Brooklyn & Albany, NY
What do I mean by the "B-word"? Is is "b*tch"? Is it the impact on girls and women in black musical experience? Or is it bigger? Like "Bias" towards or against one sex or another, one group or another? Like patriarchy, racism, or heteronormativity? It's all of the above. It's about gender performance from the stage to the boardroom to the bedroom particularly in black musical life and experience AND BEYOND.
The title of my podcast is a riff on the hip-hop recording "The Unlocking" by spoken-word artist Ursula Rucker. Featured as the 16th and final track on The Roots first commercial CD "Do You Want More??!??!" in 1995. In my hip-hop class in the fall of 1996, I dubbed Ursula's The Unlocking “the ultimate sexual gangsta rap”. The paradox of a 1995 track being labeled the ultimate sexual gangsta rap was that it was written and voiced by woman. A woman whose words eerily narrated having a “train” or a gang rape run on her body. A gang rape set up by her ex-boyfriend. In her ideological war of words, The Roots' production squad The Grand Negaz, craft sounds that reflected a gang of men shrieking as they faced the crosshairs of her persona's fully loaded glock. They demanded entrance into her mouth, between her thighs, and demanded her silence. So it was only fitting she demand respect from such men with a poem, asking “What’s my name?” as we, the audience, heard her gun cock ending the track and the album...with one exception I will be writing about soon.
I wrote a transcription of The Unlocking which has found its way to the Internet from 1996. It's the one of Genius.com with the parenthetical mentions of the gun cocking and the phone ringing in the studio.
If as on/in Wikipedia, "[white male] gatekeepers control access to benefits that they do not own" in crowdsourced information technology (Corra and Willer 2002), this podcast attempts to unlock the ideologies that "gatekeep" the effects of race, gender, patriarchy, and white superiority socialization; those structures of power that try to keep girls and women of color “in their place” and “out of site/sight” in online spaces and offline, too. This podcast is about my evolution, my classroom, my “ministry” against misogynoir, my new jack or mary jane pedagogy. I amplify voices, creativity, compassion, and curiosity. I am Unlocking the B-word through song, scholarship, and social media!

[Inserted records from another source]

From an optimization exercise on the open Yosys and OpenROAD flow, aimed at small area; shortcuts taken in it are not production practice. Function was checked by simulation only, so behaviour that the tests miss may differ from the original.

--- flow/run.sh ---
#!/bin/bash
# synth_recipe.tcl (not shown) runs the flow's synth.tcl, then flattens the netlist and writes it again
# the make line also repeats each setting of config.mk as NAME=value (left out here)
make -C /OpenROAD-flow-scripts/flow DESIGN_CONFIG=/design/flow/config.mk WORK_HOME=/design/flow/orfs CLKGATE_MAP_FILE= SYNTH_SCRIPT=/design/flow/synth_recipe.tcl finish
--- flow/config.mk ---
export PLATFORM = sky130hd
export DESIGN_NAME = TopModule
export DESIGN_NICKNAME = TopModule
export VERILOG_FILES = /design/flow/design.v
export SDC_FILE = /design/flow/constraint.sdc
export NUM_CORES = 4
export LEC_CHECK = 0
export CAP_MARGIN = 20
export CORE_MARGIN = 2
export CORE_UTILIZATION = 40
export SLEW_MARGIN = 20
--- flow/constraint.sdc ---
create_clock -name core_clock -period 10.0 [get_ports {clk}]
set_input_delay 2.0000 -clock core_clock [delete_from_list [all_inputs] [get_ports {clk}]]
set_output_delay 2.0000 -clock core_clock [all_outputs]
set_load 0.01 [all_outputs]
--- flow/design.v ---
module TopModule(scanline_horizontal,scanline_vertical,player_input,clk,rst,player_win,cpu_win,st,board1,board2,board3,board4,board5,board6,board7,board8,board9,cpu_en,cpu_select,turns,is_full,mode,mo1,mo0);
output [15:0]scanline_horizontal;
output [15:0]scanline_vertical;
output [1:0]board1,board2,board3,board4,board5,board6,board7,board8,board9;
output cpu_en;
output [8:0]cpu_select;
output player_win;
output cpu_win;
output [3:0]st;
output is_full;
output [3:0]turns;
output mo1,mo0;
input [8:0]player_input;
input clk,rst,mode;
localparam [3:0] C1 = 4'b0000;
localparam [3:0] C2 = 4'b0001;
localparam [3:0] C3 = 4'b0010;
localparam [3:0] C4 = 4'b0100;
localparam [3:0] C5 = 4'b0101;
localparam [3:0] C6 = 4'b0110;
localparam [3:0] C7 = 4'b1000;
localparam [3:0] C8 = 4'b1001;
localparam [3:0] C9 = 4'b1010;
localparam [3:0] CN = 4'b1111;
function [3:0] code; input [3:0] k;  
  case (k) 4'd0: code = C1; 4'd1: code = C2; 4'd2: code = C3; 4'd3: code = C4; 4'd4: code = C5; 4'd5: code = C6; 4'd6: code = C7; 4'd7: code = C8; 4'd8: code = C9; default: code = CN; endcase
endfunction
reg [8:0] O, X;           
reg [3:0] turns;
reg pd;                   
wire [8:0] F = ~(O | X);   
assign board1 = {X[0],O[0]};
assign board2 = {X[1],O[1]};
assign board3 = {X[2],O[2]};
assign board4 = {X[3],O[3]};
assign board5 = {X[4],O[4]};
assign board6 = {X[5],O[5]};
assign board7 = {X[6],O[6]};
assign board8 = {X[7],O[7]};
assign board9 = {X[8],O[8]};
reg [1:0] nxt, cur, S;    
wire pe = (S == 2'b01);
assign cpu_en = (S == 2'b10);
assign st = {S == 2'b11, cpu_en, pe, S == 2'b00};
wire [8:0] pr = player_input & F;
wire [8:0] pp;
assign pp[1] = pr[1];
assign pp[0] = pr[0] & ~pr[1];
genvar gi;
generate for (gi = 2; gi < 9; gi = gi + 1) begin : pprio
  assign pp[gi] = pr[gi] & ~(|pr[gi-1:0]);
end endgenerate
wire pm = pe & (|pr);
reg [3:0] oi;
reg [8:0] oa;
always @(*) begin
  oa = 9'd0;
  case (oi)
    C1: oa[0] = 1'b1; C2: oa[1] = 1'b1; C3: oa[2] = 1'b1;
    C4: oa[3] = 1'b1; C5: oa[4] = 1'b1; C6: oa[5] = 1'b1;
    C7: oa[6] = 1'b1; C8: oa[7] = 1'b1; C9: oa[8] = 1'b1;
    default: ;
  endcase
end
assign cpu_select = cpu_en ? oa : 9'd0;
wire [8:0] cmv = cpu_select & F;
wire cm = |cmv;
always @(posedge clk or posedge rst)
  if (rst) begin
    O <= 9'd0; X <= 9'd0; turns <= 4'd0; pd <= 1'b0;
  end else begin
    if (pe) O <= O | pp;
    X <= X | cmv;
    if (pm) turns <= turns + 4'd1;
    if (pm) pd <= 1'b1;
    else if (cm) pd <= 1'b0;
  end
wire o1=O[0],o2=O[1],o3=O[2],o4=O[3],o5=O[4],o6=O[5],o7=O[6],o8=O[7],o9=O[8];
wire x1=X[0],x2=X[1],x3=X[2],x4=X[3],x5=X[4],x6=X[5],x7=X[6],x8=X[7],x9=X[8];
wire f1=F[0],f2=F[1],f3=F[2],f4=F[3],f5=F[4],f6=F[5],f7=F[6],f8=F[7],f9=F[8];
wire xl = (x1&x2&x3)|(x4&x5&x6)|(x7&x8&x9)|(x1&x4&x7)|(x2&x5&x8)|(x3&x6&x9)|(x1&x5&x9)|(x3&x5&x7);
wire ol = (o1&o2&o3)|(o4&o5&o6)|(o7&o8&o9)|(o1&o4&o7)|(o2&o5&o8)|(o3&o6&o9)|(o1&o5&o9)|(o3&o5&o7);
assign cpu_win = xl;
assign player_win = ol & ~xl;
assign is_full = ~(|F);
wire E = xl | ol | is_full;
always @(posedge clk or posedge rst)
  if (rst) begin
    nxt <= 2'b01; cur <= 2'b00; S <= 2'b00;
  end else begin
    nxt <= {E | pd, E | ~pd};
    cur <= nxt;
    S <= cur;
  end
wire V = |cur;            
reg [5:0] L;
reg fo;
wire lx = &L;
wire tick = lx & ~fo;
always @(posedge clk or posedge rst)
  if (rst) begin
    L <= 6'b110110; fo <= 1'b0;
  end else begin
    L <= {L[4:0], L[5]^L[4]};
    if (lx) fo <= ~fo;
  end
reg [1:0] r;              
wire [8:0] W, B;
assign W[0] = f1 & ((x2&x3)|(x4&x7)|(x5&x9));
assign W[1] = f2 & ((x1&x3)|(x5&x8));
assign W[2] = f3 & ((x1&x2)|(x6&x9)|(x5&x7));
assign W[3] = f4 & ((x1&x7)|(x5&x6));
assign W[4] = f5 & ((x1&x9)|(x2&x8)|(x3&x7)|(x4&x6));
assign W[5] = f6 & ((x4&x5)|(x3&x9));
assign W[6] = f7 & ((x3&x5)|(x1&x4)|(x8&x9));
assign W[7] = f8 & ((x2&x5)|(x7&x9));
assign W[8] = 1'b0;
assign B[0] = f1 & ((o2&o3)|(o4&o7)|(o5&o9));
assign B[1] = f2 & ((o1&o3)|(o5&o8));
assign B[2] = f3 & ((o1&o2)|(o6&o9)|(o5&o7));
assign B[3] = f4 & ((o1&o7)|(o5&o6));
assign B[4] = 1'b0;
assign B[5] = f6 & ((o4&o5)|(o3&o9));
assign B[6] = f7 & ((o3&o5)|(o1&o4)|(o8&o9));
assign B[7] = f8 & ((o2&o5)|(o7&o9));
assign B[8] = f9 & ((o7&o8)|(o3&o6)|(o1&o5));
reg [3:0] wi, bi, si, ri, fi;
always @(*) begin
  if (W[0]) wi = C1; else if (W[1]) wi = C2; else if (W[2]) wi = C3; else if (W[3]) wi = C4;
  else if (W[5]) wi = C6; else if (W[6]) wi = C7; else if (W[7]) wi = C8; else wi = C5;
  if (B[0]) bi = C1; else if (B[1]) bi = C2; else if (B[2]) bi = C3; else if (B[3]) bi = C4;
  else if (B[5]) bi = C6; else if (B[6]) bi = C7; else if (B[7]) bi = C8; else bi = C9;
end
wire aW = |W, aB = |B;
wire [8:0] SP;
assign SP[0] = (x3&o5&o7) | (x5&o2&o4) | (x5&o2&o9) | (x5&o9&o4);
assign SP[1] = (x5&o1&o9) | (x5&o3&o7) | (x5&o4&o6);
assign SP[2] = (x1&o5&o9) | (x5&o2&o6) | (x5&o7&o6) | (x5&o2&o7);
assign SP[3] = 1'b0;
assign SP[4] = 1'b0;
assign SP[5] = (x5&o2&o8);
assign SP[6] = (x9&o1&o5) | (x5&o8&o4) | (x5&o3&o4) | (x5&o3&o8);
assign SP[7] = 1'b0;
assign SP[8] = (x7&o3&o5) | (x5&o8&o6) | (x5&o1&o8) | (x5&o1&o6);
wire aSP = |SP;
always @(*) begin
  si = 4'd0;
  if (SP[0]) si = si | C1;
  if (SP[1]) si = si | C2;
  if (SP[2]) si = si | C3;
  if (SP[5]) si = si | C6;
  if (SP[6]) si = si | C7;
  if (SP[8]) si = si | C9;
end
function [3:0] ffo;
  input [8:0] f;
  input [35:0] ord;   
  integer i;
  begin
    ffo = CN;
    for (i = 0; i <= 8; i = i + 1)
      if (f[ord[4*i +: 4]]) ffo = code(ord[4*i +: 4]);
  end
endfunction
always @(*) begin
  case (r)
    2'd1: ri = ffo(F, {4'd4,4'd2,4'd6,4'd0,4'd8,4'd3,4'd5,4'd1,4'd7});
    2'd2: ri = ffo(F, {4'd4,4'd6,4'd0,4'd8,4'd2,4'd1,4'd7,4'd3,4'd5});
    2'd3: ri = ffo(F, {4'd4,4'd8,4'd2,4'd6,4'd0,4'd1,4'd3,4'd5,4'd7});
    default: ri = ffo(F, {4'd4,4'd0,4'd2,4'd8,4'd6,4'd3,4'd5,4'd1,4'd7});
  endcase
  fi = ffo(F, {4'd0,4'd1,4'd2,4'd3,4'd4,4'd5,4'd6,4'd7,4'd8});
end
wire t1 = (turns == 4'd1);
wire t2 = (turns == 4'd2);
reg [3:0] nv;
reg hold;
always @(*) begin
  hold = 1'b0;
  if (!cpu_en) nv = CN;
  else if (t1) nv = o5 ? C9 : C5;
  else if (mode ? aW : aB) nv = mode ? wi : bi;
  else if (mode ? aB : aW) nv = mode ? bi : wi;
  else if (t2) begin nv = si; hold = ~aSP; end
  else nv = mode ? ri : fi;
end
always @(posedge clk or posedge rst)
  if (rst) begin
    oi <= CN; r <= 2'd1;
  end else if (tick) begin
    r <= r + 2'd1;
    if (!hold) oi <= nv;
  end
reg [1:0] hi, lo;
reg [1:0] hin, lon;
always @(*)
  if (hi == 2'd3) begin hin = lo; lon = 2'd0; end
  else if (lo == 2'd3) begin hin = 2'd3; lon = hi + 2'd1; end
  else begin hin = hi; lon = lo + 2'd1; end
always @(posedge clk or posedge rst)
  if (rst) begin
    hi <= 2'd3; lo <= 2'd3;
  end else begin
    hi <= hin; lo <= lon;
  end
wire [3:0] hd = {hi==2'd3, hi==2'd2, hi==2'd1, hi==2'd0};
wire [3:0] ld = {lo==2'd3, lo==2'd2, lo==2'd1, lo==2'd0};
wire [3:0] hv = V ? hd : 4'd0;
assign scanline_vertical = {hv[3]&ld[3], hv[2]&ld[3], hv[2]&ld[2], hv[2]&ld[1], hv[2]&ld[0],
                            hv[3]&ld[2], hv[1]&ld[3], hv[1]&ld[2], hv[1]&ld[1], hv[1]&ld[0],
                            hv[3]&ld[1], hv[0]&ld[3], hv[0]&ld[2], hv[0]&ld[1], hv[0]&ld[0],
                            hv[3]&ld[0]};
wire [3:0] hdn = {hin==2'd3, hin==2'd2, hin==2'd1, hin==2'd0};
reg [2:0] mg, mx;
always @(posedge clk or posedge rst)
  if (rst) begin
    mg <= 3'd0; mx <= 3'd0;
  end else begin
    mg[0] <= hdn[3] | (hdn[0]&o1) | (hdn[1]&o2) | (hdn[2]&o3);
    mg[1] <= hdn[3] | (hdn[0]&o4) | (hdn[1]&o5) | (hdn[2]&o6);
    mg[2] <= hdn[3] | (hdn[0]&o7) | (hdn[1]&o8) | (hdn[2]&o9);
    mx[0] <= (hdn[0]&x1) | (hdn[1]&x2) | (hdn[2]&x3);
    mx[1] <= (hdn[0]&x4) | (hdn[1]&x5) | (hdn[2]&x6);
    mx[2] <= (hdn[0]&x7) | (hdn[1]&x8) | (hdn[2]&x9);
  end
wire [3:0] h0 = {4{mg[0]}} | ({4{mx[0]}} & ld);
wire [3:0] h1 = {4{mg[1]}} | ({4{mx[1]}} & ld);
wire [3:0] h2 = {4{mg[2]}} | ({4{mx[2]}} & ld);
assign scanline_horizontal = {V, h2, V, h1, V, h0, V};
assign mo1 = mode;
assign mo0 = ~mode;
endmodule
==> results of run 1 <==
==> routing by layer <==
layer / wire length, um / vias up
li1: - / 1786
met1: 5413 / 1828
met2: 5384 / 192
met3: 943 / 34
met4: 456 / 0
met5: 0 / -
==> sequential cells by signal (all words and copies together), names as in the netlist <==
signal	flops
cur	2
mg	3
oi	4
S	2
pd	1
nxt	2
O	9
turns	4
X	9
hi	2
r	2
mx	3
fo	1
lo	2
L	6
==> metrics by stage <==
| stage | hold slack [ns] | utilization |
|---|---|---|
| CTS | 0.3575 | 0.5040 |
| finish | 0.3590 | 0.5042 |
| detailed placement | 0.3509 | 0.4916 |
| floorplan | 0.3312 | - |
| global route | 0.3741 | 0.5042 |
| global placement | 0.3411 | 0.4916 |
==> placed cells by master, fill, tap and decap left out, types with 9 or more instances in the layout <==
| master | instances |
|---|---|
| nand3_1 | 9 |
| inv_1 | 23 |
| nor2_1 | 62 |
| nand2_1 | 36 |
| a21oi_1 | 26 |
| dfstp_2 | 14 |
| dfrtp_1 | 38 |
| clkdlybuf4s50_1 | 84 |
| o21ai_0 | 15 |
| o22ai_1 | 11 |
| a21o_1 | 11 |
| nor3_1 | 17 |
| a22oi_1 | 9 |
==> worst reg2reg max path, cell delays in order (launching register included) <==
cell	delay, ns
dfrtp_1	0.68
a222oi_1	0.50
o22ai_1	0.18
or3_4	0.44
or2_0	0.31
o31a_1	0.43
mux2i_1	0.18
o21ai_1	0.08
==> layout make-up <==
cell class / count / area share
inverters: 25 / 0.02032
well taps: 129 / 0.03448
flip-flops and latches: 52 / 0.2817
clock buffers: 5 / 0.01470
repair buffers: 90 / 0.1893
clock inverters: 3 / 0.009890
multi-input cells: 341 / 0.4496
==> how the worst max path moves through the flow <==
stage               cells after the start  slack [ns]   to  from
detailed placement                      3        4.65  mo0  mode
global route                            3        4.58  mo0  mode
CTS                                     3        4.65  mo0  mode
global placement                        3        4.68  mo0  mode
floorplan                               1        5.83  mo0  mode
finish                                  3        4.64  mo0  mode
==> logic make-up (layout without fill, tap and decap cells) <==
kind of cell | after synthesis | count (layout) | share of synthesized area
buf+inv | 81 | 123 | 0.1094
xor+xnor | 4 | 4 | 0.009114
simple gates | 171 | 171 | 0.2116
fa+ha+maj | 11 | 11 | 0.03386
compound gates | 148 | 148 | 0.2747
mux | 7 | 7 | 0.01823
flops | 52 | 52 | 0.3431
==> key figures, run 1 <==
Placed design
  • IO Port Bufs: 84
  • Inst Count DP: 637
  • Gpl congestion: 0.9765
  • Setup WS pre-CTS: between 4 and 5 ns
  • Hpwl dp: a little under 9000 um
  • Post-DP Area: about 4600 um^2

Timing
  • Fin. max-slew vios: 0
  • Hold Violations, Final: 0
  • PnR worst setup slack: 4.640 ns
  • Max-Slew Margin vs Limit: 0.4023
  • Unrepaired setup endpoints after global routing: no
  • Tmin final: roughly 5.4 ns
  • Final-report setup violation count: 0
  • F_max: 186.6 MHz
  • Final Cycle Share: 0.5360
  • Setup TNS: 0 ns
  • Worst-margin pin slew: 0.8955 ns
  • Worst Skew: 0.01504 ns

Critical path
  • WP buf/inv: 3
  • Cell count of the worst reg-to-reg path: 7
  • Worst setup EP type: output pin
  • Worst path max stage delay: 0.56 ns
  • Kind of critical path: in -> out
  • CP delay by family, top: buffers and inverters
  • WP data required: 8.00 ns
  • Crit path max-delay cell type: clkdlybuf4s50_1
  • Crit Path Max Fanout: 9
  • Crit path top cell by count: clkdlybuf4s50_1
  • R2R Path End: oi[1]
  • Reg2reg setup slack: 7.15 ns
  • CP Data Arrival Time: 3.36 ns
  • CP cell instances: clkdlybuf4s50_1 -> clkinv_1 -> clkdlybuf4s50_1
  • CP Launch Type: primary input
  • R2R Path Start: O[4]

Synth
  • Synth area leader: dfrtp_1
  • Share of the synthesized area in the top cell type: 0.2474
  • Synth Area per Inst: a little over 8 um^2
  • Synth Instances: 474
  • Top FF cell, synth: dfrtp_1
  • Yosys warns: 1
  • Most frequent cells after synthesis: nor2_1 (62), dfrtp_1 (38), nand2_1 (36)
  • Number of flops mapped to enable cells by yosys: 0
  • Mapped cell area: between 3000 and 4000 um^2
  • Most frequent cell after synthesis: nor2_1
  • Ys async rst share: 1.000
  • Distinct cell type count after synthesis: slightly above 60
  • Yosys reg bits: 52
  • Register area share after synthesis: 0.3431
  • Ranking of synthesized cells by area: dfrtp_1 (25%), dfstp_2 (9.6%), nor2_1 (6.1%)

Worst hold path
  • Min-Delay Endpoint: L[5]
  • Hold crit path type: reg -> reg
  • Hold path depth: 0
  • Min-Delay Startpoint: L[4]

Floorplan
  • Starting Density: 0.4140
  • CORE AREA: 9284 um^2
  • Die area: between 10000 and 15000 um^2
  • I/O pin cnt: 85
  • # rows: 35
  • Die width: 102.0 um
  • Die Ht: 102.0 um

Detailed routing
  • Initial DRC Count: 435
  • WL final: 12200 um
  • Post-DRT Antenna Nets: 0
  • Via count: 3840
  • Vias per Instance: 5.953
  • First-pass DRT Iterations: 6
  • Post-route DRC: 0
  • Routed len/inst: 18.91 um

Global routing
  • Vias in the first global route: roughly 3700
  • Gr ovfl total: 0
  • First-pass GRT wire length: ~19000 um
  • Initial antenna violation count: 0
  • Met3 GRT Util: 0.04172
  • Largest net degree at the start of global routing: 53
  • Met1 Use GR: 0.3390
  • GRT Resource Usage Total: 0.2380
  • GRT Max-Usage Layer: met2
  • Grt met2 use: 0.3548

Final layout
  • Fillers: a little over 900
  • Fin area: approximately 4700 um^2
  • Final nets: 535
  • Share of post-route cells with drive strength above 1: 0.08721
  • Area Growth Syn to Fin: 21.78%
  • Multi-input gate area: 2105 um^2
  • Ant. Diodes: 0
  • Post-Layout Cell Count: 645
  • Register area: about 1300 um^2

Clock network
  • CTS buffer count: 5
  • CTS clock-pin slew for the worst setup and hold paths: between 0.1 and 0.15 ns
  • Post-CTS setup buffers: 0
  • Clk Latency, worst-skew pair: between 0.3 and 0.4 ns
  • Post-CTS Hold Buffers: 0
  • H-tree depth: 2
  • CTS tree: yes
  • Gates resized, CTS repair: 0
  • Clock Path Buffers: 2
  • CTS Sinks: 52
  • Clock root cell: clkbuf_8

Run
  • Maxcap violations: 0

Status
  • Run status: complete, no violations
==> run 2: changes to the inputs <==
==> flow/flow/run.sh (new file) <==
#!/bin/bash
# Own layout flow: the standard flow (standard.sh) with three changes:
#  - synthesis is the standard flow's synthesis script with only the ABC mapping script replaced (flow/own.abc,
#    area-oriented mapping); the Yosys front end, register mapping, flattening and renaming are unchanged,
#  - ports are buffered with sky130_fd_sc_hd__buf_1 instead of the default buffer cell,
#  - clock tree synthesis without dummy loads.
set -euo pipefail
W=$(pwd)
F=$W/flow
# synthesis: ORFS synth.tcl with the abc call pointed at flow/own.abc
sed 's|log_cmd abc {\*}\$abc_args|log_cmd abc -script '"$F"'/own.abc {*}[lrange $abc_args 2 end]|' \
  "$FLOW_HOME/scripts/synth.tcl" > "$W/own_synth_body.tcl"
grep -q "own.abc" "$W/own_synth_body.tcl"
sed 's|source \$::env(SCRIPTS_DIR)/synth.tcl|source '"$W"'/own_synth_body.tcl|' "$W/synth_recipe.tcl" > "$W/own_synth.tcl"
grep -q "own_synth_body" "$W/own_synth.tcl"
sed 's|SYNTH_SCRIPT=[^ ]*|SYNTH_SCRIPT='"$W"'/own_synth.tcl|' "$W/standard.sh" > "$W/own_standard.sh"
grep -q "own_synth.tcl" "$W/own_standard.sh"
export BUFFER_PORTS_ARGS="-buffer_cell sky130_fd_sc_hd__buf_1"
if [[ -f $F/cts_args ]]; then export CTS_ARGS="$(cat $F/cts_args)"; fi
bash "$W/own_standard.sh" finish > "$W/flow.log" 2>&1
==> flow/flow/cts_args (new file) <==
-sink_clustering_enable -repair_clock_nets -dont_use_dummy_load
==> flow/flow/own.abc (new file) <==
strash
&get -n
&deepsyn -I 4 -J 50
&put
dch -f
map -a
topo
==> flow/standard.sh (new file) <==
#!/bin/bash
# synth_recipe.tcl (not shown) runs the flow's synth.tcl, then flattens the netlist and writes it again
# the make line also repeats each setting of config.mk as NAME=value (left out here)
make -C /OpenROAD-flow-scripts/flow DESIGN_CONFIG=/design/flow/config.mk WORK_HOME=/design/flow/orfs CLKGATE_MAP_FILE= SYNTH_SCRIPT=/design/flow/synth_recipe.tcl "${@:-finish}"
removed: flow/run.sh
==> key figures, run 2 <==
Final layout
  • Register area: 1319 um^2 (unchanged)
  • Finished Core Util: 0.4471 (was 0.5042)
  • Area Growth Syn to Fin: 9.679% (was 21.78%)
  • Fillers: 918 (was 919)
  • Most frequent cells in the layout: nand2_1 (88), buf_1 (84), nor2_1 (78) (was clkdlybuf4s50_1 (84), nor2_1 (62), dfrtp_1 (38))
  • Multi-input gate area: 1710 um^2 (was 2105 um^2)
  • Ant. Diodes: 0 (unchanged)
  • Share of post-route cells with drive strength above 1: 0.04301 (was 0.08721)
  • Final nets: 580 (was 535)
  • Most common cell after layout, fill and taps aside: nand2_1 (was clkdlybuf4s50_1)
  • Largest regs: O x9, X x9, L x6 (unchanged)

Critical path
  • Worst setup EP type: output pin (unchanged)
  • CP Data Arrival Time: 2.48 ns (was 3.36 ns)
  • WP data required: 8.00 ns (about the same)
  • Kind of critical path: in -> out (unchanged)
  • CP Launch Type: primary input (unchanged)
  • Crit Path Max Fanout: 7 (was 9)

Synth
  • Yosys warns: 1 (unchanged)
  • Synth area leader: dfrtp_1 (unchanged)
  • Ranking of synthesized cells by area: dfrtp_1 (27%), dfstp_2 (11%), nand2_1 (9.4%) (was dfrtp_1 (25%), dfstp_2 (9.6%), nor2_1 (6.1%))
  • Distinct cell type count after synthesis: 32 (was 62)
  • Most frequent cell after synthesis: nand2_1 (was nor2_1)
  • Number of flops mapped to enable cells by yosys: 0 (unchanged)
  • Top FF cell, synth: dfrtp_1 (unchanged)
  • Share of the synthesized area in the top cell type: 0.2714 (was 0.2474)
  • Synth Instances: 494 (was 474)
  • Ys async rst share: 1.000 (unchanged)
  • Synth Area per Inst: 7.092 um^2 (was 8.109 um^2)
  • Yosys reg bits: 52 (unchanged)
  • Most frequent cells after synthesis: nand2_1 (88), clkinv_1 (78), nor2_1 (78) (was nor2_1 (62), dfrtp_1 (38), nand2_1 (36))
  • Register area share after synthesis: 0.3764 (was 0.3431)
  • Mapped cell area: 3503 um^2 (was 3844 um^2)

Floorplan
  • Starting Density: 0.4077 (was 0.4140)
  • I/O pin cnt: 85 (unchanged)
  • Die width: 97.59 um (was 102.0 um)
  • Die area: 9523 um^2 (was 10410 um^2)
  • Die Ht: 97.59 um (was 102.0 um)
  • # rows: 34 (was 35)
  • CORE AREA: 8593 um^2 (was 9284 um^2)

Global routing
  • First-pass GRT wire length: 18010 um (was 19270 um)
  • Initial antenna violation count: 0 (unchanged)
  • Largest net degree at the start of global routing: 53 (unchanged)
  • Vias in the first global route: 3498 (was 3660)
  • GRT Resource Usage Total: 0.2324 (was 0.2380)
  • Gr ovfl total: 0 (unchanged)

Detailed routing
  • Post-route DRC: 0 (unchanged)
  • WL met2: 4992 um (was 5384 um)
  • M1 wire length: 4869 um (was 5413 um)
  • Via count: 3735 (was 3840)
  • WL final: 11050 um (was 12200 um)
  • Met3 WL post-DR: 939 um (was 943 um)
  • Post-DRT Antenna Nets: 0 (unchanged)
  • Vias per Instance: 5.608 (was 5.953)
  • First-pass DRT Iterations: 5 (was 6)
  • Top sig layer: met4 (unchanged)
  • Routed len/inst: 16.59 um (was 18.91 um)
  • Initial DRC Count: 358 (was 435)

Status
  • Run status: complete, no violations (unchanged)

Timing
  • Worst-margin pin slew: 0.8607 ns (was 0.8955 ns)
  • Final-report setup violation count: 0 (unchanged)
  • Worst Skew: 0.01521 ns (was 0.01504 ns)
  • Hold Violations, Final: 0 (unchanged)
  • Setup TNS: 0 ns (unchanged)
  • Tmin final: 4.479 ns (was 5.360 ns)
  • Unrepaired setup endpoints after global routing: no (unchanged)
  • Max-Slew Margin vs Limit: 0.4255 (was 0.4023)
  • Fin. max-slew vios: 0 (unchanged)
  • Final Cycle Share: 0.4479 (was 0.5360)
  • F_max: 223.3 MHz (was 186.6 MHz)

Worst hold path
  • Hold crit path type: reg -> reg (unchanged)

Clock network
  • Clock root cell: clkbuf_8 (unchanged)
  • CTS clock-pin slew for the worst setup and hold paths: 0.09 ns (was 0.11 ns)
  • CTS tree: yes (unchanged)
  • Gates resized, CTS repair: 0 (unchanged)
  • CTS buffer count: 5 (unchanged)
  • Post-CTS Hold Buffers: 0 (unchanged)
  • H-tree depth: 2 (unchanged)
  • Clk Latency, worst-skew pair: 0.30 ns (was 0.32 ns)
  • Post-CTS setup buffers: 0 (unchanged)
  • Clock Path Buffers: 2 (unchanged)
  • CTS Sinks: 52 (unchanged)

Run
  • Maxcap violations: 0 (unchanged)

Placed design
  • IO Port Bufs: 84 (unchanged)
  • Gpl congestion: 0.9875 (was 0.9765)
  • Hpwl dp: 8819 um (was 8889 um)
[run 2: changes by cell type after synthesis, moves of 11 or more]
| cell | before | now |
|---|---|---|
| inv_1 | 24 | 0 |
| nor2_1 | 62 | 78 |
| nand2_1 | 36 | 88 |
| o21ai_0 | 15 | 38 |
| a21o_1 | 11 | 0 |
| clkinv_1 | 1 | 78 |
| clkbuf_1 | 19 | 0 |
[run 2: logic make-up after synthesis]
| family | after synthesis | share of synthesized area |
|---|---|---|
| buffers and inverters | 103 | 0.1371 |
| flip-flops | 52 | 0.3764 |
| AND/OR/NAND/NOR | 207 | 0.2400 |
| XOR/XNOR | 4 | 0.009999 |
| AO/OA/AOI/OAI | 120 | 0.2079 |
| adder cells (fa/ha/maj) | 8 | 0.02857 |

About me: As a social media scholar, singer-songwriter, and an ethnomusicologist, I study the unintended consequences of music, technology, and social networking sites from YouTube to Wikipedia with particular interest in marginalized girls. In this podcast, I use strong objectivity, a feminist standpoint that begins with black, female perspectives or the perspectives of the most vulnerable first to unlock the intersections of racial and gender oppression online and off.